→ The records
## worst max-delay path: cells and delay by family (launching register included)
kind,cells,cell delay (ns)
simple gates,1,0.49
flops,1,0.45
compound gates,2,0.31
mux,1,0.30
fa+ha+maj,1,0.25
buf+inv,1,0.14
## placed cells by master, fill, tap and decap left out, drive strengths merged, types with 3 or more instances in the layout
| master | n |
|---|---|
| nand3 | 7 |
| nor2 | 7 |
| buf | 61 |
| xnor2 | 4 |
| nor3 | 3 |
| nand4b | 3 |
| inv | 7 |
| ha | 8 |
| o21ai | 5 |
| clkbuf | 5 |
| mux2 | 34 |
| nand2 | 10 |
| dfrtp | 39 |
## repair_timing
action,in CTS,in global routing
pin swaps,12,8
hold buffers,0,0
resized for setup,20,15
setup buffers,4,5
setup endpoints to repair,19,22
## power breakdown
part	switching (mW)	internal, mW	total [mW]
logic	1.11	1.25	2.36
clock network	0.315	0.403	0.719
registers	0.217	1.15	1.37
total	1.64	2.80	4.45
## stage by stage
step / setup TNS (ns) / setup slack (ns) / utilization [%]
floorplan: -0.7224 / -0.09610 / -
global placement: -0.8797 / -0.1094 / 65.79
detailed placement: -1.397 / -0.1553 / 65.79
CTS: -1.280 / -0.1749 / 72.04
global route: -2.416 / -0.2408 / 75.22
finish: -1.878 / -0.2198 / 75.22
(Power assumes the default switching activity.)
==> src/rtl/pipe_hazard_ctrl_pkg.sv <==
// Shared definitions for the pipeline hazard controller.
// Holds the RV32 major-opcode constants, the controller FSM state encoding
// and the operand-forwarding select encoding. It also provides the helper
// that resolves forwarding priority.
package pipe_hazard_ctrl_pkg;

  // RV32I major opcodes (instruction bits [6:0])
  localparam logic [6:0] OP_LUI    = 7'b0110111;
  localparam logic [6:0] OP_AUIPC  = 7'b0010111;
  localparam logic [6:0] OP_JAL    = 7'b1101111;
  localparam logic [6:0] OP_JALR   = 7'b1100111;
  localparam logic [6:0] OP_BRANCH = 7'b1100011;
  localparam logic [6:0] OP_LOAD   = 7'b0000011;
  localparam logic [6:0] OP_STORE  = 7'b0100011;
  localparam logic [6:0] OP_ARI_I  = 7'b0010011;
  localparam logic [6:0] OP_ARI_R  = 7'b0110011;
  localparam logic [6:0] OP_CSR    = 7'b1110011;

  typedef enum logic [1:0] {
    ST_RUN     = 2'd0,
    ST_LDSTALL = 2'd1,
    ST_MEMWAIT = 2'd2,
    ST_FLUSH   = 2'd3
  } ctl_state_e;

  typedef enum logic [1:0] {
    FWD_RF = 2'b00,  // register file
    FWD_EX = 2'b01,  // result of the instruction now in EX
    FWD_WB = 2'b10   // result of the instruction now in WB
  } fwd_sel_e;

  // The younger producer (EX) holds the newer value, so it wins over WB.
  function automatic fwd_sel_e fwd_pick(input logic ex_hit, input logic wb_hit);
    if (ex_hit)      return FWD_EX;
    else if (wb_hit) return FWD_WB;
    else             return FWD_RF;
  endfunction

endpackage

==> src/rtl/pipe_slot_class.sv <==
// Per-instruction decode used for hazard detection.
// Ports:
//   valid    - instruction present; every output is forced low when 0
//   opcode   - major opcode [6:0]
//   rd       - destination register
//   wr       - writes a non-x0 register
//   late     - result only available after EX (LOAD, CSR)
//   uses_rs1 - reads rs1
//   uses_rs2 - reads rs2
module pipe_slot_class
  import pipe_hazard_ctrl_pkg::*;
(
  input  logic       valid,
  input  logic [6:0] opcode,
  input  logic [4:0] rd,
  output logic       wr,
  output logic       late,
  output logic       uses_rs1,
  output logic       uses_rs2
);

  logic writes;
  logic reads1;
  logic reads2;

  // NOTE: every signal written here gets a default first, so no path leaves
  // it unassigned and no latch is inferred.
  always_comb begin
    writes = 1'b0;
    reads1 = 1'b0;
    reads2 = 1'b0;
    case (opcode)
      OP_LUI, OP_AUIPC, OP_JAL: writes = 1'b1;
      OP_JALR, OP_LOAD, OP_ARI_I, OP_CSR: begin
        writes = 1'b1;
        reads1 = 1'b1;
      end
      OP_ARI_R: begin
        writes = 1'b1;
        reads1 = 1'b1;
        reads2 = 1'b1;
      end
      OP_BRANCH, OP_STORE: begin
        reads1 = 1'b1;
        reads2 = 1'b1;
      end
      default: ;
    endcase
  end

  // rd == x0 is never a producer, which keeps x0 out of forwarding and stalls.
  assign wr       = valid & writes & (rd != 5'd0);
  assign late     = valid & ((opcode == OP_LOAD) | (opcode == OP_CSR));
  assign uses_rs1 = valid & reads1;
  assign uses_rs2 = valid & reads2;

endmodule

==> src/rtl/pipe_hazard_ctrl.sv <==
// Hazard controller for a 5-stage in-order pipeline.
// It tracks the instructions in EX and WB, forwards their results into
// operands entering EX, stalls on load-use hazards, squashes on redirects
// and freezes on a busy data memory.
// Ports:
//   clk, rst_n                         - clock, synchronous active-low reset
//   id_valid/opcode/rs1/rs2/rd         - decoded ID-stage instruction
//   ex_redirect                        - taken branch/jump resolved in EX
//   dmem_busy                          - data memory not ready, freeze all
//   stall_if, stall_id                 - hold PC and IF/ID
//   stall_ex                           - hold EX and WB registers
//   bubble_ex                          - insert NOP into EX
//   fwd_a, fwd_b                       - operand source select (fwd_sel_e)
//   ctl_state                          - FSM state (ctl_state_e)
//   stall_cnt, flush_cnt               - wrapping performance counters
module pipe_hazard_ctrl
  import pipe_hazard_ctrl_pkg::*;
#(
  parameter int CNT_W = 32
) (
  input  logic             clk,
  input  logic             rst_n,
  input  logic             id_valid,
  input  logic [6:0]       id_opcode,
  input  logic [4:0]       id_rs1,
  input  logic [4:0]       id_rs2,
  input  logic [4:0]       id_rd,
  input  logic             ex_redirect,
  input  logic             dmem_busy,
  output logic             stall_if,
  output logic             stall_id,
  output logic             stall_ex,
  output logic             bubble_ex,
  output logic [1:0]       fwd_a,
  output logic [1:0]       fwd_b,
  output logic [1:0]       ctl_state,
  output logic [CNT_W-1:0] stall_cnt,
  output logic [CNT_W-1:0] flush_cnt
);

  // EX slot keeps the raw opcode; its class is re-derived by a decoder below.
  logic       ex_v;
  logic [6:0] ex_op;
  logic [4:0] ex_rd;
  // WB slot only needs what forwarding consumes.
  logic       wb_v;
  logic [4:0] wb_rd;
  logic       wb_wr;

  ctl_state_e state_q, state_d;

  logic id_uses_rs1, id_uses_rs2, id_wr_unused, id_late_unused;
  logic ex_wr, ex_late, ex_uses_rs1_unused, ex_uses_rs2_unused;

  pipe_slot_class u_id_class (
    .valid    (id_valid),
    .opcode   (id_opcode),
    .rd       (id_rd),
    .wr       (id_wr_unused),
    .late     (id_late_unused),
    .uses_rs1 (id_uses_rs1),
    .uses_rs2 (id_uses_rs2)
  );

  pipe_slot_class u_ex_class (
    .valid    (ex_v),
    .opcode   (ex_op),
    .rd       (ex_rd),
    .wr       (ex_wr),
    .late     (ex_late),
    .uses_rs1 (ex_uses_rs1_unused),
    .uses_rs2 (ex_uses_rs2_unused)
  );

  logic ex_hit_a, ex_hit_b, wb_hit_a, wb_hit_b, load_use;

  assign ex_hit_a = ex_wr & id_uses_rs1 & (ex_rd == id_rs1);
  assign ex_hit_b = ex_wr & id_uses_rs2 & (ex_rd == id_rs2);
  assign wb_hit_a = wb_v & wb_wr & id_uses_rs1 & (wb_rd == id_rs1);
  assign wb_hit_b = wb_v & wb_wr & id_uses_rs2 & (wb_rd == id_rs2);
  assign load_use = id_valid & ex_late & (ex_hit_a | ex_hit_b);

  assign fwd_a     = fwd_pick(ex_hit_a, wb_hit_a);
  assign fwd_b     = fwd_pick(ex_hit_b, wb_hit_b);
  assign ctl_state = state_q;

  logic hold_slots, kill_ex, inc_stall, inc_flush;

  // Memory freeze outranks redirect, and redirect outranks load-use: a
  // squashed consumer must not also be stalled.
  always_comb begin
    stall_if   = 1'b0;
    stall_id   = 1'b0;
    stall_ex   = 1'b0;
    bubble_ex  = 1'b0;
    hold_slots = 1'b0;
    kill_ex    = 1'b0;
    inc_stall  = 1'b0;
    inc_flush  = 1'b0;
    state_d    = ST_RUN;
    if (dmem_busy) begin
      stall_if   = 1'b1;
      stall_id   = 1'b1;
      stall_ex   = 1'b1;
      hold_slots = 1'b1;
      inc_stall  = 1'b1;
      state_d    = ST_MEMWAIT;
    end else if (ex_redirect) begin
      bubble_ex  = 1'b1;
      kill_ex    = 1'b1;
      inc_flush  = 1'b1;
      state_d    = ST_FLUSH;
    end else if (load_use) begin
      stall_if   = 1'b1;
      stall_id   = 1'b1;
      bubble_ex  = 1'b1;
      kill_ex    = 1'b1;
      inc_stall  = 1'b1;
      state_d    = ST_LDSTALL;
    end
  end

  // NOTE: sequential state uses non-blocking assignments so every register
  // samples pre-edge values regardless of statement order.
  always_ff @(posedge clk) begin
    if (!rst_n) begin
      state_q   <= ST_RUN;
      ex_v      <= 1'b0;
      wb_v      <= 1'b0;
      stall_cnt <= '0;
      flush_cnt <= '0;
    end else begin
      state_q <= state_d;
      if (inc_stall) stall_cnt <= stall_cnt + CNT_W'(1);
      if (inc_flush) flush_cnt <= flush_cnt + CNT_W'(1);
      if (!hold_slots) begin
        wb_v <= ex_v;
        ex_v <= id_valid & ~kill_ex;
      end
    end
  end

  // NOTE: payload fields are qualified by the valid bits above, so they need
  // no reset; only control state is reset.
  always_ff @(posedge clk) begin
    if (!hold_slots) begin
      wb_rd <= ex_rd;
      wb_wr <= ex_wr;
      ex_op <= id_opcode;
      ex_rd <= id_rd;
    end
  end

endmodule
==> config.mk <==
export PLATFORM = sky130hd
export DESIGN_NAME = pipe_hazard_ctrl
export DESIGN_NICKNAME = d
export VERILOG_FILES = /design/src/rtl/pipe_hazard_ctrl_pkg.sv /design/src/rtl/pipe_slot_class.sv /design/src/rtl/pipe_hazard_ctrl.sv
export SDC_FILE = /design/constraint.sdc
export NUM_CORES = 1
export LEC_CHECK = 0
export BUFFER_PORTS_ARGS = -buffer_cell sky130_fd_sc_hd__buf_4
export CORE_UTILIZATION = 50
export CTS_BUF_LIST = sky130_fd_sc_hd__clkbuf_8
export DETAILED_ROUTE_END_ITERATION = 7
export HOLD_SLACK_MARGIN = 0.08
export PLACE_DENSITY_LB_ADDON = 0.1
export SLEW_MARGIN = 0
export SYNTH_ARGS = -nofsm -noshare
export SYNTH_HDL_FRONTEND = slang
export SYNTH_SLANG_ARGS = --single-unit
==> constraint.sdc <==
create_clock -name clk -period 5.2 [get_ports clk]
set_clock_uncertainty 0.05 [all_clocks]
set_input_delay 0.78 -clock clk [delete_from_list [all_inputs] [get_ports clk]]
set_output_delay 0.78 -clock clk [all_outputs]
set_load 0.05 [all_outputs]
==> run summary <==
Die height -> 92.42 um
Critical path type -> register to primary output
Drt wl/cell -> 14.09 um
Worst-margin pin slew -> 1.186 ns
Die area -> 8541 sq um
Sw frac -> 26.20%
GRT Util Overall -> 21.69%
Final Hold Fails -> 0
# IOs -> 101
Seq/Total Area, Yosys -> 46.53%
Worst-path fanout max -> 62
Post-synth cell types -> 41
Nets -> 565
Post-synth top area cell -> dfxtp_1
Peak Freq -> 278.5 MHz
Logic gate share of total power -> 8.2%
CTS sink count -> 86
N_diodes -> 0
# hold bufs at CTS -> 0
Post-CTS Setup Inserts -> 0
Syn_area_per_cell -> 9.104 sq um
Largest net degree at the start of global routing -> 68
Minimum clock period after layout -> 3.590 ns
Hold Crit Class -> register to register
Syn Inst Count -> 449
Layout Cells excl Fill -> 643
Initial core utilization -> 52.36%
CTS root buffer -> clkbuf_8
Total of fill cells in the finished design -> 668
Core ar. -> 7807 sq um
GPL Wtd Cong -> 0.8242
Count of input and output buffers -> 100
Net Count, Synth -> 478
FF-to-FF End -> stall_cnt[1]$_SDFFE_PN0P_
Number of synthesized flops with an enable pin -> 18
Worst Path Arrival -> 2.76 ns
# DRC -> 0
Max cap viols -> 0
Status -> finished, final reports clean
Synth area leaders -> dfxtp_1 (33%), edfxtp_1 (13%), xor2_1 (9.2%), a21oi_1 (4.4%), nor2_1 (4.1%)
Rows -> 32
Final period util -> 69.04%
Sw power -> 327.9 uW
Post-DRT Antenna Nets -> 0
Post-synth top flop -> dfxtp_1
Yosys Warn Count -> 0
Yosys reg bits -> 86
Synthesis-to-layout area growth -> 23.08%
Hold EP -> stall_cnt[31]$_SDFFE_PN0P_
Drt via density -> 5.647
Vias in the first global route -> 3327
Setup crit end kind -> primary output
Worst Path Required -> 4.37 ns
Power density over cell area -> 248.8 nW/um^2
Synth top area share -> 33.30%
Clk Latency, worst-skew pair -> 0.35 ns
Clock share of power -> 35.0%
Register-to-Register Path Depth -> 7
Chip width -> 92.42 um
Cts repair resizes -> 0
CTS buffer count -> 9
FFs w/ async S/R, synth -> 0%
Fin. max-slew vios -> 0
Total gr overflow -> 0
Cell types with the highest counts after synthesis -> dfxtp_1 (68), nor2_1 (45), xor2_1 (43)
Final setup TNS -> 0 ns
Initial antenna violation count -> 0
Reg power frac -> 56.8%
Reg clk slew, reported paths -> 0.09 ns
Layout cell share with drive strength beyond 1 -> 22.74%
CTS tree -> done
Peak VDD IR -> 156.1 uV
DRT iter0 DRCs -> 163
Clk buf depth -> 2
First-pass GRT wire length -> 14.94 mm
# placed instances -> 627
Slew headroom -> 20.22%
Leakage -> 0.001902 uW
Via count -> 3631
Worst hold start -> stall_cnt[31]$_SDFFE_PN0P_
P_int -> 923.6 uW
Routed wire length -> 9.063 mm
Count leader, synth -> dfxtp_1
RSZ-0062 raised after global routing -> no
Htree depth -> 3
Hold-critical path depth -> 2
Post-Syn Area -> 4088 sq um
Crit start category -> register
Critical R2R Launch -> ex_rd[3]$_DFFE_PN_
Reg2reg setup slack -> 2.63 ns
Final setup violation count -> 0
Iteration count of the initial detailed-routing pass -> 4
DPL Wire Length -> 6.431 mm
logic make-up (layout without fill, tap and decap cells):
logic type	Yosys count	in the layout	share of synthesized area [%]
flip-flops	86	86	46.53
AND/OR/NAND/NOR	200	200	26.42
adder cells (fa/ha/maj)	2	2	0.6121
buffers and inverters	31	123	3.581
XOR/XNOR	48	48	10.28
AO/OA/AOI/OAI	78	78	11.60
multiplexers	4	4	0.9795
area by class of cell:
class / instances / area [sq um] / share of cell area, %
clock inverters: 6 / 43.79 / 0.8704
repair buffers: 101 / 758.2 / 15.07
flip-flops and latches: 86 / 1902 / 37.80
clock buffers: 10 / 137.6 / 2.736
multi-input cells: 332 / 2039 / 40.54
inverters: 6 / 22.52 / 0.4476
well taps: 102 / 127.6 / 2.537
placed cells by master, fill, tap and decap left out, types with 6 or more instances in the layout:
master / n
buf_4: 101
dfxtp_1: 68
nor2_1: 45
xor2_1: 43
a21oi_1: 36
nand3_1: 29
or3_1: 26
o21ai_0: 25
nand2_1: 24
nand4_1: 21
edfxtp_1: 18
and3_1: 11
or4_1: 10
clkbuf_8: 10
o31ai_1: 8
nor3_1: 7
and4_1: 7
nor4_1: 6
metrics by stage:
stage               power [uW]  hold WS (ns)  setup slack (ns)  area, sq um  utilization, %
floorplan                788.9        0.3988             1.353         4088               -
global placement         826.1        0.4073             1.864         4850           62.12
detailed placement       828.7        0.4355             1.826         4850           62.12
CTS                       1261        0.4478             1.618         5031           64.44
global route              1299        0.4801             1.425         5031           64.44
finish                    1252        0.4419             1.610         5031           64.44
power groups by stage:
stage / combinational, uW / sequential [uW] / clock [uW]
6_report: 102 / 711 / 438
5_1_grt: 110 / 714 / 475
4_1_cts: 103 / 711 / 448
3_5_place_dp: 102 / 727 / 0
3_3_place_gp: 101 / 726 / 0
2_1_floorplan: 54.1 / 735 / 0
critical path, stage by stage, from the launching register on:
cell and delay, ns:
edfxtp_1 0.48, or4_1 0.53, o2111ai_1 0.28, a21oi_1 0.18, a31oi_4 0.16, buf_4 0.45, inv_1 0.11, buf_4 0.21
sequential cells by signal, summed over array words and instances, names as in the netlist:
| register | cells |
|---|---|
| wb_wr | 1 |
| wb_v | 1 |
| flush_cnt | 32 |
| ex_op | 7 |
| ex_v | 1 |
| wb_rd | 5 |
| ex_rd | 5 |
| ctl_state | 2 |
| stall_cnt | 32 |
per-layer routing:
| layer | up-vias | global-route usage [%] | share of wire, % |
|---|---|---|---|
| li1 | 1816 | - | - |
| met1 | 1701 | 27.42 | 45 |
| met2 | 103 | 37.04 | 49 |
| met3 | 11 | 3.284 | 4.2 |
| met4 | 0 | 8.594 | 1.3 |
| met5 | - | 0 | 0 |
worst max-delay path by stage:
| stage | cells after the start | start | slack [ns] | endpoint |
|---|---|---|---|---|
| floorplan | 5 | ex_rd[0]$_DFFE_PN_ | 1.35 | fwd_b[1] |
| global placement | 8 | id_opcode[3] | 1.86 | stall_id |
| detailed placement | 8 | id_opcode[3] | 1.83 | stall_if |
| CTS | 7 | ex_rd[3]$_DFFE_PN_ | 1.62 | stall_if |
| global route | 7 | ex_rd[3]$_DFFE_PN_ | 1.43 | stall_if |
| finish | 7 | ex_rd[3]$_DFFE_PN_ | 1.61 | stall_if |
(Power assumes the default switching activity.)
===== src/rtl/fetch_unit.sv =====
// Instruction-fetch stage: owns the PC, fetches words over a req/ack
// handshake, presents them to control, and computes the next PC on retire.
// Optional build macro: MISALIGN_TRAP_EN adds misalign_out and halts on a
// misaligned next PC; without it next_pc[1:0] is forced to zero.
module fetch_unit #(
    parameter logic [31:0] RESET_PC     = 32'h0000_0000,
    parameter int unsigned IMEM_TIMEOUT = 15
) (
    input  logic        clock_in,
    input  logic        reset_in,
    output logic        imem_req_out,
    output logic [31:0] imem_addr_out,
    input  logic        imem_ack_in,
    input  logic [31:0] imem_data_in,
    output logic        instr_valid_out,
    input  logic        instr_ready_in,
    output logic [31:0] instr_out,
    output logic [5:0]  opcode_out,
    output logic [31:0] pc_out,
    output logic [31:0] pc_plus4_out,
    input  logic        branch_in,
    input  logic        jump_in,
    input  logic        zero_in,
    output logic        timeout_out
`ifdef MISALIGN_TRAP_EN
    ,
    output logic        misalign_out
`endif
);

    localparam int unsigned CNT_W = 4;

    typedef enum logic [1:0] {IDLE, FETCH, ISSUE, HALT} state_t;

    state_t           state_q, state_d;
    logic [31:0]      pc_q, pc_d;
    logic [31:0]      instr_q, instr_d;
    logic             req_q, req_d;
    logic             valid_q, valid_d;
    logic             timeout_q, timeout_d;
    logic [CNT_W-1:0] cnt_q, cnt_d;
    logic [31:0]      pc_plus4;
    logic [31:0]      next_pc;
`ifdef MISALIGN_TRAP_EN
    logic             misalign_q, misalign_d;
`endif

    assign pc_plus4 = pc_q + 32'd4;

    // Next-PC selection: jump beats branch, branch needs zero flag.
    always_comb begin
        if (jump_in) begin
            next_pc = {pc_plus4[31:28], instr_q[25:0], 2'b00};
        end else if (branch_in && zero_in) begin
            next_pc = pc_plus4 + {{14{instr_q[15]}}, instr_q[15:0], 2'b00};
        end else begin
            next_pc = pc_plus4;
        end
`ifndef MISALIGN_TRAP_EN
        next_pc[1:0] = 2'b00;
`endif
    end

    // Fetch FSM next-state and registered-output values.
    always_comb begin
        state_d   = state_q;
        pc_d      = pc_q;
        instr_d   = instr_q;
        req_d     = 1'b0;
        valid_d   = valid_q;
        timeout_d = timeout_q;
        cnt_d     = cnt_q;
`ifdef MISALIGN_TRAP_EN
        misalign_d = misalign_q;
`endif
        case (state_q)
            IDLE: begin
                valid_d = 1'b0;
                cnt_d   = '0;
                state_d = FETCH;
            end
            FETCH: begin
                if (imem_ack_in) begin
                    instr_d = imem_data_in;
                    valid_d = 1'b1;
                    state_d = ISSUE;
                end else if (cnt_q == CNT_W'(IMEM_TIMEOUT - 1)) begin
                    timeout_d = 1'b1;
                    state_d   = HALT;
                end else begin
                    cnt_d = cnt_q + CNT_W'(1);
                    req_d = 1'b1;
                end
            end
            ISSUE: begin
                if (instr_ready_in) begin
                    valid_d = 1'b0;
                    cnt_d   = '0;
`ifdef MISALIGN_TRAP_EN
                    if (next_pc[1:0] != 2'b00) begin
                        misalign_d = 1'b1;
                        state_d    = HALT;
                    end else begin
                        pc_d    = next_pc;
                        state_d = FETCH;
                    end
`else
                    pc_d    = next_pc;
                    state_d = FETCH;
`endif
                end
            end
            HALT: begin
                req_d = req_q;
            end
            default: state_d = IDLE;
        endcase
    end

    // State and output registers, asynchronously reset.
    always_ff @(posedge clock_in or posedge reset_in) begin
        if (reset_in) begin
            state_q   <= IDLE;
            pc_q      <= RESET_PC;
            instr_q   <= '0;
            req_q     <= 1'b0;
            valid_q   <= 1'b0;
            timeout_q <= 1'b0;
            cnt_q     <= '0;
`ifdef MISALIGN_TRAP_EN
            misalign_q <= 1'b0;
`endif
        end else begin
            state_q   <= state_d;
            pc_q      <= pc_d;
            instr_q   <= instr_d;
            req_q     <= req_d;
            valid_q   <= valid_d;
            timeout_q <= timeout_d;
            cnt_q     <= cnt_d;
`ifdef MISALIGN_TRAP_EN
            misalign_q <= misalign_d;
`endif
        end
    end

    assign imem_req_out    = req_q;
    assign imem_addr_out   = pc_q;
    assign instr_valid_out = valid_q;
    assign instr_out       = instr_q;
    assign opcode_out      = instr_q[31:26];
    assign pc_out          = pc_q;
    assign pc_plus4_out    = pc_plus4;
    assign timeout_out     = timeout_q;
`ifdef MISALIGN_TRAP_EN
    assign misalign_out    = misalign_q;
`endif

endmodule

→ Description of the task
Exactly reproduce the lines beginning with the one that contains "misalign_q <= 1'b0;" and ending with the last line of the material, both included. Leave out everything else.

→ Worked solution
            misalign_q <= 1'b0;
`endif
        end else begin
            state_q   <= state_d;
            pc_q      <= pc_d;
            instr_q   <= instr_d;
            req_q     <= req_d;
            valid_q   <= valid_d;
            timeout_q <= timeout_d;
            cnt_q     <= cnt_d;
`ifdef MISALIGN_TRAP_EN
            misalign_q <= misalign_d;
`endif
        end
    end

    assign imem_req_out    = req_q;
    assign imem_addr_out   = pc_q;
    assign instr_valid_out = valid_q;
    assign instr_out       = instr_q;
    assign opcode_out      = instr_q[31:26];
    assign pc_out          = pc_q;
    assign pc_plus4_out    = pc_plus4;
    assign timeout_out     = timeout_q;
`ifdef MISALIGN_TRAP_EN
    assign misalign_out    = misalign_q;
`endif

endmodule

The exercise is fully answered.